Quint snorted. “Those ideas aren’t too dumb. We checked both of them. The weapon was withdrawn— wiped across Trist’s sleeve, in fact. And there wasn’t anything dissolved in the tea water. It was just water.”
“The main thing is that you were on the scene,” Green put in. “I’m going to assume for a few days that you’re leveling with us. Think over exactly what you saw. Talk to the others who were there, if you want.
You can even use my name if you have to, but don’t expect me to back you up if they challenge it.” He stood up. “You could use a little good will, brother. And we may have to make you our pigeon, anyway, if nothing else turns up.”

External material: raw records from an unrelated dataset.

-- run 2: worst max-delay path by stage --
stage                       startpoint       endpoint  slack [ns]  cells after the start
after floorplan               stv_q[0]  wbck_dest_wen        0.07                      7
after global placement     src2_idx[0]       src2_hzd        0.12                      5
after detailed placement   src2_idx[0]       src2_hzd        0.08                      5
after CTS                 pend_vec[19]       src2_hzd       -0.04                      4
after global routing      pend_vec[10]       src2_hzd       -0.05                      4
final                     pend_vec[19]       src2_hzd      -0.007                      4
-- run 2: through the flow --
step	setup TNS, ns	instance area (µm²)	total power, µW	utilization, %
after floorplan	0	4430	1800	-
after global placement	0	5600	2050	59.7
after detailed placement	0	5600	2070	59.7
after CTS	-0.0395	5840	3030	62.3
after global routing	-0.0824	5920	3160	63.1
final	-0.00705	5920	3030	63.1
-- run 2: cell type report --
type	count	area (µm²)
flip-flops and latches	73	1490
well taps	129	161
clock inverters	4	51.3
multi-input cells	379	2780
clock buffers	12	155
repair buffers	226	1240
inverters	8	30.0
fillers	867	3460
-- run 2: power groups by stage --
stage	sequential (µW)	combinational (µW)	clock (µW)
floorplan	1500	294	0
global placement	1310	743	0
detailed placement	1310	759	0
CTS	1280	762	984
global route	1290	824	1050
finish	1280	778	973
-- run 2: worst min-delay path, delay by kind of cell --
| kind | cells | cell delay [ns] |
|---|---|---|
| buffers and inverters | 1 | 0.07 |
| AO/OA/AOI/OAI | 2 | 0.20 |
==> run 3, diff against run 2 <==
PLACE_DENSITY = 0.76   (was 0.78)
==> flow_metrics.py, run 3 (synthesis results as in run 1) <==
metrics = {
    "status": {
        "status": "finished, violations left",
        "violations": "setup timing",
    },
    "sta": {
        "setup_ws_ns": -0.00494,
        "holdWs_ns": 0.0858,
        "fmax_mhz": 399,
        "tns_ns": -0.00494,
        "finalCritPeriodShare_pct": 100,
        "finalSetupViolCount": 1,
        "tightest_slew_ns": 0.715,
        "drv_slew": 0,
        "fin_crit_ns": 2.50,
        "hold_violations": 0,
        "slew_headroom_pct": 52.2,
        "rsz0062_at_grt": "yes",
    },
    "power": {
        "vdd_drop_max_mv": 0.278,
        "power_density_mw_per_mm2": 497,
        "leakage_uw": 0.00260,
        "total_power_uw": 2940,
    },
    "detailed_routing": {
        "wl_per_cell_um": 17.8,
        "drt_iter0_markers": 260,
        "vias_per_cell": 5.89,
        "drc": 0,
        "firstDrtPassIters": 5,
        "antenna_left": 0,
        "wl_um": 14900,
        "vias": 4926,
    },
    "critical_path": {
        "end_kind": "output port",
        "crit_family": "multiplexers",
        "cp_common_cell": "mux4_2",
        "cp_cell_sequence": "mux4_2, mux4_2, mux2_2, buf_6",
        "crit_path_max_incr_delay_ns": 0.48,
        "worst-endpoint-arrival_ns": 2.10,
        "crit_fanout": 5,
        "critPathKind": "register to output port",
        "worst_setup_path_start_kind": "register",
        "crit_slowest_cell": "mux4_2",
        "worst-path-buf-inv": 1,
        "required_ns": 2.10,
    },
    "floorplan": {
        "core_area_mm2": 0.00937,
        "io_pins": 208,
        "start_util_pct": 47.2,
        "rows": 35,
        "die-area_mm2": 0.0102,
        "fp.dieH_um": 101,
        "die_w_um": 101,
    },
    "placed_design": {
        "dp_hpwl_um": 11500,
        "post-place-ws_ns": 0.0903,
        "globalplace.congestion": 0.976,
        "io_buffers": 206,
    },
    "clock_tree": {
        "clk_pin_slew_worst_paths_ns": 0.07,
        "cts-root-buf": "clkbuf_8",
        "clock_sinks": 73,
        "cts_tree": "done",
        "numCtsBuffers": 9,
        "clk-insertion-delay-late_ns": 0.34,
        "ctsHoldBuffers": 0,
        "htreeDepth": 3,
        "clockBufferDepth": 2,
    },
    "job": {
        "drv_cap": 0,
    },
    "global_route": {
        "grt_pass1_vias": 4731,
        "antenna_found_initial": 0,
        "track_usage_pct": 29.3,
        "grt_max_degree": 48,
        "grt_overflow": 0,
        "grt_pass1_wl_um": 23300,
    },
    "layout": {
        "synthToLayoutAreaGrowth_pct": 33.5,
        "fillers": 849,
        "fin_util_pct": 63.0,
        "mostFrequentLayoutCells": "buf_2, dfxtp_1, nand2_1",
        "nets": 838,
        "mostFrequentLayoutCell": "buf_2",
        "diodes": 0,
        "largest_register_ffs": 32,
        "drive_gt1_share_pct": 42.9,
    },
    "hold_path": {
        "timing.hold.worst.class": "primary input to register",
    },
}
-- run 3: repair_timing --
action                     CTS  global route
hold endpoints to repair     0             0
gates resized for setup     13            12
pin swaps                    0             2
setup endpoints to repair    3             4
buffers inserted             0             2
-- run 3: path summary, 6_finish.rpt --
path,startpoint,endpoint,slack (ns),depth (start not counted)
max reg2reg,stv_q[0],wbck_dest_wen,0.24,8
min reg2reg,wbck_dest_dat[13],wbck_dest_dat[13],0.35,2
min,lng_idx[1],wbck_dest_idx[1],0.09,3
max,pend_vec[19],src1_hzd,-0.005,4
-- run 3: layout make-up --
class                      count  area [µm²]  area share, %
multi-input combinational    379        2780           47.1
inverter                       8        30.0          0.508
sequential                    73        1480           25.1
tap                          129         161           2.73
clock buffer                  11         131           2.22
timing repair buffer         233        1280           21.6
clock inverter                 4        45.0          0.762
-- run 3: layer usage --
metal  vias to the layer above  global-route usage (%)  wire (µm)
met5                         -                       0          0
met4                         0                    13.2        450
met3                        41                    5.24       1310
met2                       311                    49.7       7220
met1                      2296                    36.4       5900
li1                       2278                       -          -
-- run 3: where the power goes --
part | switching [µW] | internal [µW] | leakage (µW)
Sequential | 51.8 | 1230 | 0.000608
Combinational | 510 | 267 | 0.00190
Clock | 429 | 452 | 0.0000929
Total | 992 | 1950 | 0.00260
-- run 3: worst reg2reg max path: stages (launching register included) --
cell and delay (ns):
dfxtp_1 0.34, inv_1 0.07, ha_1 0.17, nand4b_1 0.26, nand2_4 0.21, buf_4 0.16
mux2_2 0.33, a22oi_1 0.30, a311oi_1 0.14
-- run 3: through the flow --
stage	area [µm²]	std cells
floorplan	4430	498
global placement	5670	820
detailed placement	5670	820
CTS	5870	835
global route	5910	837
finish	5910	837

I stood up and grinned at him. “You ought to make up your mind whether you’re going to try to con me or scare me to death.” I went to the door and opened it. “But I don’t think I’ll be able to help. Murder is out of my line, and I don’t know anything as fleeting as good will from a city cop, unless it’s a snowflake.”
I stepped out and closed the door. The big bald man was sitting in the anteroom reading the sports page. I said, “They’re going to put a tail on me. Tell him I’ll be at El Lobo’s the rest of the afternoon getting drunk.”
“Sure,” the big man sneered, “I’ll do that little thing.”
EIGHTEEN
There was a call I had to make first before I went to El Lobo’s. Out in Westwood. The widow was home. She answered the door herself. She was dressed in black, but it wasn’t sack-cloth. She looked fine. She didn’t shudder or slam the door in my face, but she did seem a little surprised.